**WHAT TO WORK ON**
Look through the records and copy each line with the string "request" in it.

● ● ● ●

===== src/rtl/lsu_ctrl.sv =====
// Load/store unit controller: accepts one request at a time and drives a word-aligned data bus.
// Define LSU_MISALIGN_EN to split misaligned accesses into two bus transactions.
module lsu_ctrl #(
  parameter int unsigned ADDR_WIDTH = 32
) (
  input  logic                  clk,
  input  logic                  rst_n,
  input  logic                  lsu_req_i,
  input  logic                  lsu_we_i,
  input  logic [2:0]            lsu_funct3_i,
  input  logic [ADDR_WIDTH-1:0] lsu_addr_i,
  input  logic [31:0]           lsu_wdata_i,
  output logic                  lsu_ready_o,
  output logic                  lsu_rvalid_o,
  output logic [31:0]           lsu_rdata_o,
  output logic                  lsu_err_o,
  output logic                  data_req_o,
  output logic                  data_we_o,
  output logic [3:0]            data_be_o,
  output logic [ADDR_WIDTH-1:0] data_addr_o,
  output logic [31:0]           data_wdata_o,
  input  logic                  data_gnt_i,
  input  logic                  data_rvalid_i,
  input  logic [31:0]           data_rdata_i
);

  typedef enum logic [2:0] {StIdle, StReq1, StWait1, StReq2, StWait2} state_e;

  function automatic logic is_legal(input logic we, input logic [2:0] f3);
    if (we) begin
      return (f3[2] == 1'b0) && (f3[1:0] != 2'b11);
    end
    return (f3[1:0] != 2'b11) && (f3 != 3'b110);
  endfunction

  // Accesses whose bytes spill past the end of the addressed word.
  function automatic logic is_misaligned(input logic [2:0] f3, input logic [1:0] off);
    return ((f3[1:0] == 2'b01) && (off == 2'b11)) || ((f3[1:0] == 2'b10) && (off != 2'b00));
  endfunction

  state_e                  state_q, state_d;
  logic                    we_q;
  logic [2:0]              funct3_q;
  logic [ADDR_WIDTH-1:0]   addr_q;
  logic [31:0]             wdata_q;
  logic                    rvalid_q, rvalid_d;
  logic                    err_q, err_d;
  logic [31:0]             rdata_q, rdata_d;
  logic                    accept;
  logic                    reject;
  logic [1:0]              off;
  logic [4:0]              sh;
  logic [3:0]              base_be;
  logic [3:0]              be1;
  logic [31:0]             wd1;
  logic [31:0]             ld_raw;
  logic [31:0]             ld_ext;
  logic [ADDR_WIDTH-1:0]   addr1;

`ifdef LSU_MISALIGN_EN
  localparam logic [ADDR_WIDTH-3:0] WordInc = {{(ADDR_WIDTH-3){1'b0}}, 1'b1};

  logic [31:0]             lo_q, lo_d;
  logic                    mis;
  logic [7:0]              be_wide;
  logic [63:0]             wd_wide;
  logic [63:0]             ld_cat;
  logic [ADDR_WIDTH-1:0]   addr2;

  assign reject = !is_legal(lsu_we_i, lsu_funct3_i);
`else
  assign reject = !is_legal(lsu_we_i, lsu_funct3_i) ||
                  is_misaligned(lsu_funct3_i, lsu_addr_i[1:0]);
`endif

  assign accept = (state_q == StIdle) && lsu_req_i;
  assign off    = addr_q[1:0];
  assign sh     = {off, 3'b000};
  assign addr1  = {addr_q[ADDR_WIDTH-1:2], 2'b00};

  always_comb begin
    case (funct3_q[1:0])
      2'b00:   base_be = 4'b0001;
      2'b01:   base_be = 4'b0011;
      default: base_be = 4'b1111;
    endcase
  end

`ifdef LSU_MISALIGN_EN
  assign mis     = is_misaligned(funct3_q, off);
  assign be_wide = {4'b0000, base_be} << off;
  assign wd_wide = {32'h0, wdata_q} << sh;
  assign be1     = be_wide[3:0];
  assign wd1     = wd_wide[31:0];
  assign addr2   = {addr_q[ADDR_WIDTH-1:2] + WordInc, 2'b00};
  // Second response supplies the upper bytes once the first word has been captured.
  assign ld_cat  = (state_q == StWait2) ? {data_rdata_i, lo_q} : {32'h0, data_rdata_i};
  assign ld_raw  = 32'(ld_cat >> sh);
`else
  assign be1     = base_be << off;
  assign wd1     = wdata_q << sh;
  assign ld_raw  = data_rdata_i >> sh;
`endif

  always_comb begin
    case (funct3_q[1:0])
      2'b00:   ld_ext = {{24{~funct3_q[2] & ld_raw[7]}}, ld_raw[7:0]};
      2'b01:   ld_ext = {{16{~funct3_q[2] & ld_raw[15]}}, ld_raw[15:0]};
      default: ld_ext = ld_raw;
    endcase
  end

  always_comb begin
    state_d  = state_q;
    rvalid_d = 1'b0;
    err_d    = 1'b0;
    rdata_d  = rdata_q;
`ifdef LSU_MISALIGN_EN
    lo_d     = lo_q;
`endif
    unique case (state_q)
      StIdle: begin
        if (lsu_req_i) begin
          if (reject) begin
            rvalid_d = 1'b1;
            err_d    = 1'b1;
          end else begin
            state_d = StReq1;
          end
        end
      end
      StReq1: begin
        if (data_gnt_i) state_d = StWait1;
      end
      StWait1: begin
        if (data_rvalid_i) begin
`ifdef LSU_MISALIGN_EN
          if (mis) begin
            lo_d    = data_rdata_i;
            state_d = StReq2;
          end else begin
            rvalid_d = 1'b1;
            rdata_d  = we_q ? 32'h0 : ld_ext;
            state_d  = StIdle;
          end
`else
          rvalid_d = 1'b1;
          rdata_d  = we_q ? 32'h0 : ld_ext;
          state_d  = StIdle;
`endif
        end
      end
`ifdef LSU_MISALIGN_EN
      StReq2: begin
        if (data_gnt_i) state_d = StWait2;
      end
      StWait2: begin
        if (data_rvalid_i) begin
          rvalid_d = 1'b1;
          rdata_d  = we_q ? 32'h0 : ld_ext;
          state_d  = StIdle;
        end
      end
`endif
      default: state_d = StIdle;
    endcase
  end

  always_ff @(posedge clk or negedge rst_n) begin
    if (!rst_n) begin
      state_q  <= StIdle;
      rvalid_q <= 1'b0;
      err_q    <= 1'b0;
      rdata_q  <= 32'h0;
    end else begin
      state_q  <= state_d;
      rvalid_q <= rvalid_d;
      err_q    <= err_d;
      rdata_q  <= rdata_d;
    end
  end

  always_ff @(posedge clk or negedge rst_n) begin
    if (!rst_n) begin
      we_q     <= 1'b0;
      funct3_q <= 3'b000;
      addr_q   <= '0;
      wdata_q  <= 32'h0;
    end else if (accept) begin
      we_q     <= lsu_we_i;
      funct3_q <= lsu_funct3_i;
      addr_q   <= lsu_addr_i;
      wdata_q  <= lsu_wdata_i;
    end
  end

`ifdef LSU_MISALIGN_EN
  always_ff @(posedge clk or negedge rst_n) begin
    if (!rst_n) begin
      lo_q <= 32'h0;
    end else begin
      lo_q <= lo_d;
    end
  end
`endif

  // Bus outputs are only non-zero while a request phase is active.
  always_comb begin
    data_req_o   = 1'b0;
    data_we_o    = 1'b0;
    data_be_o    = 4'b0000;
    data_addr_o  = '0;
    data_wdata_o = 32'h0;
    if (state_q == StReq1) begin
      data_req_o   = 1'b1;
      data_we_o    = we_q;
      data_be_o    = be1;
      data_addr_o  = addr1;
      data_wdata_o = wd1;
    end
`ifdef LSU_MISALIGN_EN
    if (state_q == StReq2) begin
      data_req_o   = 1'b1;
      data_we_o    = we_q;
      data_be_o    = be_wide[7:4];
      data_addr_o  = addr2;
      data_wdata_o = wd_wide[63:32];
    end
`endif
  end

  assign lsu_ready_o  = rst_n && (state_q == StIdle);
  assign lsu_rvalid_o = rvalid_q;
  assign lsu_err_o    = err_q;
  assign lsu_rdata_o  = rdata_q;

endmodule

● ● ● ●

**REPLY TO THE TASK**
// Load/store unit controller: accepts one request at a time and drives a word-aligned data bus.
  // Bus outputs are only non-zero while a request phase is active.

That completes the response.